The good news is that anyone can create a platform online now, for relatively cheap. The bad news is it takes a lot of time and effort to grow the platform. DuoLit gives some good tips for indie authors: first, be proud of your work and don’t be afraid to spread the word, second, give and share a lot before asking for readers to help you out, third, work together with other authors to cross-promote, and last, keep your readers happy.
An example of a strong book website is This Book is About Travel. It’s clean, the domain name is the same as the book, and it links to the author’s personal website, which showcases more of his work.
Of course, social media is an integral part of building a platform (although some nay-sayers think social media doesn’t help much). Most people by now know how to use Facebook, LinkedIn, Twitter, and even Google Plus. But there are also book specific sites, such as GoodReads, Shelfari, Anobii, and LibraryThing. Both GoodReads and LibraryThing allow authors to do giveaways (though GoodReads only lets you give away physical, print books). This can help bring attention to your book, and people who like what they read may even rate and review it.

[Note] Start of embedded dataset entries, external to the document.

--- src/rtl/alu_mdu.sv ---
// Handshaked execute unit: single-cycle ALU/branch compare plus an iterative
// radix-2 multiply/divide datapath shared behind a valid/ready interface.
module alu_mdu #(
  parameter int XLEN = 32,
  parameter int SHW  = $clog2(XLEN)
) (
  input  logic            clk,
  input  logic            rst_n,
  input  logic            in_valid,
  output logic            in_ready,
  input  logic [4:0]      op,
  input  logic [XLEN-1:0] a,
  input  logic [XLEN-1:0] b,
  output logic            out_valid,
  input  logic            out_ready,
  output logic [XLEN-1:0] result,
  output logic            branch_en,
  output logic            busy
);

  typedef enum logic [1:0] {IDLE, CALC, DONE} state_e;

  typedef enum logic [4:0] {
    OP_ADD    = 5'd0,  OP_SUB  = 5'd1,  OP_AND  = 5'd2,  OP_OR   = 5'd3,
    OP_XOR    = 5'd4,  OP_SLL  = 5'd5,  OP_SRL  = 5'd6,  OP_SRA  = 5'd7,
    OP_SLT    = 5'd8,  OP_SLTU = 5'd9,  OP_BEQ  = 5'd10, OP_BNE  = 5'd11,
    OP_BLT    = 5'd12, OP_BGE  = 5'd13, OP_BLTU = 5'd14, OP_BGEU = 5'd15,
    OP_MUL    = 5'd16, OP_MULH = 5'd17, OP_MULHSU = 5'd18, OP_MULHU = 5'd19,
    OP_DIV    = 5'd20, OP_DIVU = 5'd21, OP_REM  = 5'd22, OP_REMU = 5'd23
  } op_e;

  localparam int CW = $clog2(XLEN + 1);
  localparam logic [XLEN-1:0] MIN_NEG = {1'b1, {(XLEN-1){1'b0}}};

  state_e            state_q;
  logic [4:0]        op_q;
  logic [XLEN-1:0]   result_q;
  logic              branch_q;
  logic [CW-1:0]     cnt_q;
  logic [2*XLEN-1:0] acc_q;
  logic [XLEN-1:0]   opnd_q;
  logic              neg_q;
  logic              rneg_q;

  assign in_ready  = (state_q == IDLE);
  assign busy      = (state_q == CALC);
  assign out_valid = (state_q == DONE);
  assign result    = result_q;
  assign branch_en = branch_q;

  // Single-cycle ALU and branch compare
  logic [XLEN-1:0] alu_res;
  logic            alu_br;
  logic [SHW-1:0]  shamt;
  logic            eq, lt_s, lt_u;

  always_comb begin
    shamt   = b[SHW-1:0];
    eq      = (a == b);
    lt_s    = ($signed(a) < $signed(b));
    lt_u    = (a < b);
    alu_res = '0;
    alu_br  = 1'b0;
    case (op)
      OP_ADD:  alu_res = a + b;
      OP_SUB:  alu_res = a - b;
      OP_AND:  alu_res = a & b;
      OP_OR:   alu_res = a | b;
      OP_XOR:  alu_res = a ^ b;
      OP_SLL:  alu_res = a << shamt;
      OP_SRL:  alu_res = a >> shamt;
      OP_SRA:  alu_res = $unsigned($signed(a) >>> shamt);
      OP_SLT:  alu_res = {{(XLEN-1){1'b0}}, lt_s};
      OP_SLTU: alu_res = {{(XLEN-1){1'b0}}, lt_u};
      OP_BEQ:  alu_br  = eq;
      OP_BNE:  alu_br  = ~eq;
      OP_BLT:  alu_br  = lt_s;
      OP_BGE:  alu_br  = ~lt_s;
      OP_BLTU: alu_br  = lt_u;
      OP_BGEU: alu_br  = ~lt_u;
      default: ;
    endcase
  end

  // Operand conditioning for multiply/divide at accept
  logic            is_mdu, is_div, sgn_a, sgn_b, a_neg, b_neg;
  logic            div_zero, div_ovf;
  logic [XLEN-1:0] a_mag, b_mag, spec_res;

  always_comb begin
    is_mdu   = op[4] & ~op[3];
    is_div   = is_mdu & op[2];
    sgn_a    = (op == OP_MULH) || (op == OP_MULHSU) || (op == OP_DIV) || (op == OP_REM);
    sgn_b    = (op == OP_MULH) || (op == OP_DIV) || (op == OP_REM);
    a_neg    = sgn_a & a[XLEN-1];
    b_neg    = sgn_b & b[XLEN-1];
    a_mag    = a_neg ? -a : a;
    b_mag    = b_neg ? -b : b;
    div_zero = is_div && (b == '0);
    div_ovf  = ((op == OP_DIV) || (op == OP_REM)) && (a == MIN_NEG) && (b == '1);
    // op[1] distinguishes remainder from quotient within 20..23
    if (div_zero)     spec_res = op[1] ? a : '1;
    else if (div_ovf) spec_res = op[1] ? '0 : MIN_NEG;
    else              spec_res = alu_res;
  end

  // One radix-2 step: acc = {hi, lo}; multiply shifts right, divide shifts left
  logic [XLEN:0]     mul_sum, div_shift, div_diff;
  logic [2*XLEN-1:0] acc_nx, prod;
  logic [XLEN-1:0]   quo, rem, fin_res;

  always_comb begin
    mul_sum   = {1'b0, acc_q[2*XLEN-1:XLEN]} + (acc_q[0] ? {1'b0, opnd_q} : '0);
    div_shift = {acc_q[2*XLEN-1:XLEN], acc_q[XLEN-1]};
    div_diff  = div_shift - {1'b0, opnd_q};
    if (op_q[2]) begin
      if (!div_diff[XLEN]) acc_nx = {div_diff[XLEN-1:0], acc_q[XLEN-2:0], 1'b1};
      else                 acc_nx = {div_shift[XLEN-1:0], acc_q[XLEN-2:0], 1'b0};
    end else begin
      acc_nx = {mul_sum, acc_q[XLEN-1:1]};
    end
    prod = neg_q ? -acc_nx : acc_nx;
    quo  = neg_q ? -acc_nx[XLEN-1:0] : acc_nx[XLEN-1:0];
    rem  = rneg_q ? -acc_nx[2*XLEN-1:XLEN] : acc_nx[2*XLEN-1:XLEN];
    case (op_q)
      OP_MUL:                       fin_res = prod[XLEN-1:0];
      OP_MULH, OP_MULHSU, OP_MULHU: fin_res = prod[2*XLEN-1:XLEN];
      OP_DIV, OP_DIVU:              fin_res = quo;
      OP_REM, OP_REMU:              fin_res = rem;
      default:                      fin_res = '0;
    endcase
  end

  always_ff @(posedge clk or negedge rst_n) begin
    if (!rst_n) begin
      state_q  <= IDLE;
      op_q     <= '0;
      result_q <= '0;
      branch_q <= 1'b0;
      cnt_q    <= '0;
      acc_q    <= '0;
      opnd_q   <= '0;
      neg_q    <= 1'b0;
      rneg_q   <= 1'b0;
    end else begin
      case (state_q)
        IDLE: if (in_valid) begin
          op_q <= op;
          if (is_mdu && !div_zero && !div_ovf) begin
            acc_q   <= {{XLEN{1'b0}}, (is_div ? a_mag : b_mag)};
            opnd_q  <= is_div ? b_mag : a_mag;
            neg_q   <= a_neg ^ b_neg;
            rneg_q  <= a_neg;
            cnt_q   <= CW'(XLEN);
            state_q <= CALC;
          end else begin
            result_q <= spec_res;
            branch_q <= alu_br;
            state_q  <= DONE;
          end
        end
        CALC: begin
          acc_q <= acc_nx;
          cnt_q <= cnt_q - CW'(1);
          if (cnt_q == CW'(1)) begin
            result_q <= fin_res;
            branch_q <= 1'b0;
            state_q  <= DONE;
          end
        end
        DONE: if (out_ready) state_q <= IDLE;
        default: state_q <= IDLE;
      endcase
    end
  end

endmodule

Even something as simple as adding a signature line in your email with a link to your book can be helpful. It’s a non-intrusive way of promoting your work. Chris Martin offers some other ideas in his post “Selling Books Like Stephen King,” which include getting all your friends and family to write reviews on your Amazon page, sending out review copies, going to conferences, and reading chapters out loud to different groups of people.
Stephanie Chandler wrote on Book Coaching that authors should also reach out to radio shows. There are many Internet radio shows out there that would be willing to host authors as guests. You can even pay someone $5 on Fiverr to promote your book. Authority Publishing offers other ideas, such as creating a YouTube channel.
BookTango has an interesting service where you can give out free review copies of your ebook via a code you pass out on business cards. (If you’d like to save some money, you can always design the card yourself and buy through VistaPrint instead).
Ideally, marketing and publicity should start well before the book is published (if possible–I know things can get hectic). JustTV recently posted the benefits of posting excerpts on blogs and sending links to chapters to book reviewers and reporters well before the publication date:
Such online publishing upends the normal timeframe of academic/journalistic influence, as the press can now read & reference academic work before it’s locked down to the slow timeframe and closed access of academic publishing. It highlights how the concept of “publicity” is built on the root of being “public,” a facet of scholarship underserved by conventional publishing.
Then, once a book is published, PRWeb argues that authors should keep publishing on a regular schedule that readers can get used to. Digital publishing has made it possible to release books more frequently.
This may all seem overwhelming, which is why it’s important to relax, and know that good marketing takes time. WiseInk Blog offers helpful tips for successful marketing. I think the most important is remembering that you are only one person. So know your limits and have fun!